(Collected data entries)

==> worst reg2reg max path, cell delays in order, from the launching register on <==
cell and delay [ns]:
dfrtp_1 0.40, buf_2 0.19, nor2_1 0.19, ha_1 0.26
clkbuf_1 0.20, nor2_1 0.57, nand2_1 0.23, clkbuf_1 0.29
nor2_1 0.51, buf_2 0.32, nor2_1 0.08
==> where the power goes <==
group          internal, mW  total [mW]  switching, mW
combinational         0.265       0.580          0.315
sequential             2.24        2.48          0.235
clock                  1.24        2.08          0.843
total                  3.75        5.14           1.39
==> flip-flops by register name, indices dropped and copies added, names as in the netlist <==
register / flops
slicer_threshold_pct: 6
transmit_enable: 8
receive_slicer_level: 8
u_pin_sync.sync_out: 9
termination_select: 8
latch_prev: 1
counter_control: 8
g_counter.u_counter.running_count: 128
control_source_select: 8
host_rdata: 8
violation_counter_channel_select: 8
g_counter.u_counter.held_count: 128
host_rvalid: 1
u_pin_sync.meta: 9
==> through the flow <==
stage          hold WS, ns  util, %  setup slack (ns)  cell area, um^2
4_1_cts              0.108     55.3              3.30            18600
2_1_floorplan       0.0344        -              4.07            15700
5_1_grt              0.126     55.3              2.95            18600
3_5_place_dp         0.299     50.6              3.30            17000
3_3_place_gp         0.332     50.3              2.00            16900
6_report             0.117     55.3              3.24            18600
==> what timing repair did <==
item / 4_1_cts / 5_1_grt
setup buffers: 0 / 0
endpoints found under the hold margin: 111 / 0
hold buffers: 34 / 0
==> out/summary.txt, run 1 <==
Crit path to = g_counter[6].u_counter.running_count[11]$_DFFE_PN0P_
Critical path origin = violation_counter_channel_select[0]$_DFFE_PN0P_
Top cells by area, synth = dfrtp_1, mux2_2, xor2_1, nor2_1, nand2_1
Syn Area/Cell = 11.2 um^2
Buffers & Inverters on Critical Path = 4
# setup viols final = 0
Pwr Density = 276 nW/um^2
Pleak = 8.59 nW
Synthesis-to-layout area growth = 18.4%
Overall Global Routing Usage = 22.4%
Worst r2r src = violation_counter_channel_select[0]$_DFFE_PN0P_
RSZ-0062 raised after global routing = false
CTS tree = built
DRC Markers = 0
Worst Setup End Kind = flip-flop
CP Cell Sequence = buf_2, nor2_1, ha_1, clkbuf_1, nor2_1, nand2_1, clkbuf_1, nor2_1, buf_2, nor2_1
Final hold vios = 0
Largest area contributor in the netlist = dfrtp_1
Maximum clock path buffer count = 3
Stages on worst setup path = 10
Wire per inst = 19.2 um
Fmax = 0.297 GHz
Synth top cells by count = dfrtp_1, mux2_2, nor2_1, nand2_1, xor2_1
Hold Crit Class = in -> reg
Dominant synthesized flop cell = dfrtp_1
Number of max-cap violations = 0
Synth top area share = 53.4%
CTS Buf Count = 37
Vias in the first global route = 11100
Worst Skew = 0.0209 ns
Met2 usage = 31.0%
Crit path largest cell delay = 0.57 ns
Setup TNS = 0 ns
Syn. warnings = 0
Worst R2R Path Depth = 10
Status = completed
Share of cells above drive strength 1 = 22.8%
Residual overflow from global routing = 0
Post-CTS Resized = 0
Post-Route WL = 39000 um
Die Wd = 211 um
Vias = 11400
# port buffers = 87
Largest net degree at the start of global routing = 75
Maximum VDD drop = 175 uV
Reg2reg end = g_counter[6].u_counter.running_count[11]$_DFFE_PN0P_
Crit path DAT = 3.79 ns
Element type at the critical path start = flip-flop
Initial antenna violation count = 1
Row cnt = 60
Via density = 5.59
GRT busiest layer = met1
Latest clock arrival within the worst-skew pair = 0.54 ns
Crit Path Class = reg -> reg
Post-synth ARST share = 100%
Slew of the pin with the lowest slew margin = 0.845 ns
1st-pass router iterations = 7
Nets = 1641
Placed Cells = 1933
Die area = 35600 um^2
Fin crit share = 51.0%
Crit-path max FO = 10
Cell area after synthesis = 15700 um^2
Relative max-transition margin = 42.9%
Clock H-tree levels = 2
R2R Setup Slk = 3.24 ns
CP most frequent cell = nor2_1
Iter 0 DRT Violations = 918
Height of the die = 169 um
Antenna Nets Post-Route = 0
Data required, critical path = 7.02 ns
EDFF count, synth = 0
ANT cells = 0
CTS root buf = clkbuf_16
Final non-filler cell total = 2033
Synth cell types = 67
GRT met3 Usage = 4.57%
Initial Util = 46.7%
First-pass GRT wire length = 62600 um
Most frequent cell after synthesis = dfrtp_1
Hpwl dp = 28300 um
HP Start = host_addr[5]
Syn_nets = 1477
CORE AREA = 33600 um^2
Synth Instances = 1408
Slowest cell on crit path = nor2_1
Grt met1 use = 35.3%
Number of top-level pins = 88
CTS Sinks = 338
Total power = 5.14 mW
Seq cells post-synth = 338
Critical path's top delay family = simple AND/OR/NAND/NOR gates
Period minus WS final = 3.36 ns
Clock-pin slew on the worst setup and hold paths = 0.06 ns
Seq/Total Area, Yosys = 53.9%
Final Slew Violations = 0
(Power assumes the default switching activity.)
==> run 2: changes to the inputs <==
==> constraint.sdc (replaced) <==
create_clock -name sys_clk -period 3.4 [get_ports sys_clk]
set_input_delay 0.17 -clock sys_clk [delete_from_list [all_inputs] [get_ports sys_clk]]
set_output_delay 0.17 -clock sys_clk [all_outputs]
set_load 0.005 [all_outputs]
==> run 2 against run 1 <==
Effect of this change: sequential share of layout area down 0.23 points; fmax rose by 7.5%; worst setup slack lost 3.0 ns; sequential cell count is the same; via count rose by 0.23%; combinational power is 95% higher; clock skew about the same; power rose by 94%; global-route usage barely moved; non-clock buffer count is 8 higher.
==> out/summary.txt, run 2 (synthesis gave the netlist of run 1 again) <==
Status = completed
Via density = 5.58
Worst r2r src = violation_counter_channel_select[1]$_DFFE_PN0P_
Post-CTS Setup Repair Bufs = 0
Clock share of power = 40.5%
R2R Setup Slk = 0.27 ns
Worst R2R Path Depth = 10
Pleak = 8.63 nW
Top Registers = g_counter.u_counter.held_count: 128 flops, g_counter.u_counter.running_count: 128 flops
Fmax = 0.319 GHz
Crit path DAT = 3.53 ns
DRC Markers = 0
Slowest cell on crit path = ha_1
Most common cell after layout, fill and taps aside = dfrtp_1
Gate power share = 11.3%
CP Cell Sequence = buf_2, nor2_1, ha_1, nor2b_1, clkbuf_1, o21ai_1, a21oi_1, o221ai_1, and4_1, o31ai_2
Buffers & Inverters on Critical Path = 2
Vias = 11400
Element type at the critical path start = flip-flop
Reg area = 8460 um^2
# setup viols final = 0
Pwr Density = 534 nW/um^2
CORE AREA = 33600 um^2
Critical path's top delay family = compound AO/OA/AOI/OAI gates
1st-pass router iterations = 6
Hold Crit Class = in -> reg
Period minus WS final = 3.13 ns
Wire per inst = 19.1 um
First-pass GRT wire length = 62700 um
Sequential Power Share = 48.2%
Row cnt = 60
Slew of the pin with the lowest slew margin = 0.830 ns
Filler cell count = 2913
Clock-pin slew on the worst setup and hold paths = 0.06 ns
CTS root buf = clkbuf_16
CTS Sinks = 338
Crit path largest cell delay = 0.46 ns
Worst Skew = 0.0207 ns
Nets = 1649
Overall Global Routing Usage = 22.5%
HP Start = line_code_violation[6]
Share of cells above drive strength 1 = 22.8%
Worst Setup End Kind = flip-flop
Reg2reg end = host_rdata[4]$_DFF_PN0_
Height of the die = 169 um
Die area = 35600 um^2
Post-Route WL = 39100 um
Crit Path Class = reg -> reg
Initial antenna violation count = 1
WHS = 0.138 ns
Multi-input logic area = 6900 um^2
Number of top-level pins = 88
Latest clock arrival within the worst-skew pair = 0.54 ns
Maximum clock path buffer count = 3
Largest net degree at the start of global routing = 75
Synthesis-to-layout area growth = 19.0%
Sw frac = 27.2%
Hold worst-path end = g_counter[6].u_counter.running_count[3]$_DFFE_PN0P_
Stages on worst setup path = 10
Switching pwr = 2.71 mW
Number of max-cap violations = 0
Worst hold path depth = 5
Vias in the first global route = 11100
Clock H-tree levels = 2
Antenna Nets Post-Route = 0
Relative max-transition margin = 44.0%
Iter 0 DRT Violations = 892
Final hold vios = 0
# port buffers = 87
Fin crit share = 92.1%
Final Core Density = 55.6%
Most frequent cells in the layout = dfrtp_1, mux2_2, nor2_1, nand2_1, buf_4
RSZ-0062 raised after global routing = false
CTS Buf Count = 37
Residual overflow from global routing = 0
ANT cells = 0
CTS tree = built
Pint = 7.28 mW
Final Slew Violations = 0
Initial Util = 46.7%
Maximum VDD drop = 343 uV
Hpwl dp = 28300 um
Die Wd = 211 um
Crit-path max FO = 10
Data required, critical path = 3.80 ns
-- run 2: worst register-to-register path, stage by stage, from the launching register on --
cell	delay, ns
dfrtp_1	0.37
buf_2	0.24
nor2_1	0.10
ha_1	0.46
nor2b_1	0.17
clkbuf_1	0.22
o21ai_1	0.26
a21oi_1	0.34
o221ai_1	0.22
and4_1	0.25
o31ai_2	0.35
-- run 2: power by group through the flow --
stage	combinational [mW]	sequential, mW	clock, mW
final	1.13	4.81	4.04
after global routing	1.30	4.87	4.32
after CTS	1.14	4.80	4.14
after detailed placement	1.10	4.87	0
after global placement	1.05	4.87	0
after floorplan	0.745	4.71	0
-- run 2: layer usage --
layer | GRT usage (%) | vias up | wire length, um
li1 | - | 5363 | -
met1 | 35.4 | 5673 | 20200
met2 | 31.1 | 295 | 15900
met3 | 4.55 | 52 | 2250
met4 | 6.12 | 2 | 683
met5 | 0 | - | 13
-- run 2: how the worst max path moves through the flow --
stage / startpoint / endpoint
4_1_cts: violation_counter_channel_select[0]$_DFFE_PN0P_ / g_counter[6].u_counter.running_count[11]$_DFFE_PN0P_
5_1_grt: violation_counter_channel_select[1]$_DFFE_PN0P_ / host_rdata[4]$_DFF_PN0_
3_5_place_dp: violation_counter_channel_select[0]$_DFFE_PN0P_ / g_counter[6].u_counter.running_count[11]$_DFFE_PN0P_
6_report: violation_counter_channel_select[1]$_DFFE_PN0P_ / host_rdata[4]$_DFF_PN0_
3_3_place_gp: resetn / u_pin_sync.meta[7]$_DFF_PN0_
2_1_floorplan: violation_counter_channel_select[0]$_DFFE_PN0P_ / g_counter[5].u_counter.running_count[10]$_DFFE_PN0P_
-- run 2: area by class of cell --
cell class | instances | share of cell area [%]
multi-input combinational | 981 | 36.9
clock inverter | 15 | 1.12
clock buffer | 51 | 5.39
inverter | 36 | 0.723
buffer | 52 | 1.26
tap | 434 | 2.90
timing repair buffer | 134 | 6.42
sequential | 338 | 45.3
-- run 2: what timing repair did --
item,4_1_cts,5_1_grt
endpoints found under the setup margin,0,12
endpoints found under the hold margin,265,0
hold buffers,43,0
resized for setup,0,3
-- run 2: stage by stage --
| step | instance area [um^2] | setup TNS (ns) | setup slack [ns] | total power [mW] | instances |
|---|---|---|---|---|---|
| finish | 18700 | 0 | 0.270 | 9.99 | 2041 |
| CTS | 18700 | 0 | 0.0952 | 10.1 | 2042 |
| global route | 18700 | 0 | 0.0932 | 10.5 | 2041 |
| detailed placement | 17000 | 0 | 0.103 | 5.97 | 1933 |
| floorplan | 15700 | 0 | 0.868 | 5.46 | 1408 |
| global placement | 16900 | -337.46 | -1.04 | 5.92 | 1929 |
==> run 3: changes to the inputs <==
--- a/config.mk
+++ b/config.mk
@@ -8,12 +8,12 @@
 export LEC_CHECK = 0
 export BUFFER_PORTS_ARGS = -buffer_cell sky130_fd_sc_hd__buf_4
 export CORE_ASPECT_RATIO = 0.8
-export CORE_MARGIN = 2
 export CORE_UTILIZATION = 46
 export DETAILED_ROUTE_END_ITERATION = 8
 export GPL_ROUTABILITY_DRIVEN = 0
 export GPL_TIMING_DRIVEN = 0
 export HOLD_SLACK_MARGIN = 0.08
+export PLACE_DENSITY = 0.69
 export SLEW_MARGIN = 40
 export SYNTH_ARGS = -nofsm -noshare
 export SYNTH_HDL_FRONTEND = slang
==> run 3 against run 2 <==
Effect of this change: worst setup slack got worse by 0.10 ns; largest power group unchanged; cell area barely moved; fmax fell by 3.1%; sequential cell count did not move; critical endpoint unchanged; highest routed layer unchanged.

* * *

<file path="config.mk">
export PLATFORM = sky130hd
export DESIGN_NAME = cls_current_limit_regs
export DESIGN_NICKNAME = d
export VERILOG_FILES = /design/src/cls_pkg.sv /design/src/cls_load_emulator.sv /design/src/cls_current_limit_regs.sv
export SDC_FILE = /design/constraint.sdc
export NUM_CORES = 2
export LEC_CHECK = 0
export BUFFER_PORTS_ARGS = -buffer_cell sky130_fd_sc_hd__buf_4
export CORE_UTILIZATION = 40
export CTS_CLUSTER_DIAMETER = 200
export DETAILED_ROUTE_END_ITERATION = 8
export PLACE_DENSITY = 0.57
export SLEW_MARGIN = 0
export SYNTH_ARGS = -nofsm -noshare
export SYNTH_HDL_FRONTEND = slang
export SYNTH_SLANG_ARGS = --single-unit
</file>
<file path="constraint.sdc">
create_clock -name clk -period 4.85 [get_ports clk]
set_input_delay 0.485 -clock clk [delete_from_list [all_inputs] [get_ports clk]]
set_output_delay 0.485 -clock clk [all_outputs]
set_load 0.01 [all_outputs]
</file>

**What to do**
Take the records above and return, word for word, only the lines that fall from the line with "Slowest cell on crit path = ha_1" to the line with "Pint = 7.28 mW", both of them included.

**Response to this exercise**
Slowest cell on crit path = ha_1
Most common cell after layout, fill and taps aside = dfrtp_1
Gate power share = 11.3%
CP Cell Sequence = buf_2, nor2_1, ha_1, nor2b_1, clkbuf_1, o21ai_1, a21oi_1, o221ai_1, and4_1, o31ai_2
Buffers & Inverters on Critical Path = 2
Vias = 11400
Element type at the critical path start = flip-flop
Reg area = 8460 um^2
# setup viols final = 0
Pwr Density = 534 nW/um^2
CORE AREA = 33600 um^2
Critical path's top delay family = compound AO/OA/AOI/OAI gates
1st-pass router iterations = 6
Hold Crit Class = in -> reg
Period minus WS final = 3.13 ns
Wire per inst = 19.1 um
First-pass GRT wire length = 62700 um
Sequential Power Share = 48.2%
Row cnt = 60
Slew of the pin with the lowest slew margin = 0.830 ns
Filler cell count = 2913
Clock-pin slew on the worst setup and hold paths = 0.06 ns
CTS root buf = clkbuf_16
CTS Sinks = 338
Crit path largest cell delay = 0.46 ns
Worst Skew = 0.0207 ns
Nets = 1649
Overall Global Routing Usage = 22.5%
HP Start = line_code_violation[6]
Share of cells above drive strength 1 = 22.8%
Worst Setup End Kind = flip-flop
Reg2reg end = host_rdata[4]$_DFF_PN0_
Height of the die = 169 um
Die area = 35600 um^2
Post-Route WL = 39100 um
Crit Path Class = reg -> reg
Initial antenna violation count = 1
WHS = 0.138 ns
Multi-input logic area = 6900 um^2
Number of top-level pins = 88
Latest clock arrival within the worst-skew pair = 0.54 ns
Maximum clock path buffer count = 3
Largest net degree at the start of global routing = 75
Synthesis-to-layout area growth = 19.0%
Sw frac = 27.2%
Hold worst-path end = g_counter[6].u_counter.running_count[3]$_DFFE_PN0P_
Stages on worst setup path = 10
Switching pwr = 2.71 mW
Number of max-cap violations = 0
Worst hold path depth = 5
Vias in the first global route = 11100
Clock H-tree levels = 2
Antenna Nets Post-Route = 0
Relative max-transition margin = 44.0%
Iter 0 DRT Violations = 892
Final hold vios = 0
# port buffers = 87
Fin crit share = 92.1%
Final Core Density = 55.6%
Most frequent cells in the layout = dfrtp_1, mux2_2, nor2_1, nand2_1, buf_4
RSZ-0062 raised after global routing = false
CTS Buf Count = 37
Residual overflow from global routing = 0
ANT cells = 0
CTS tree = built
Pint = 7.28 mW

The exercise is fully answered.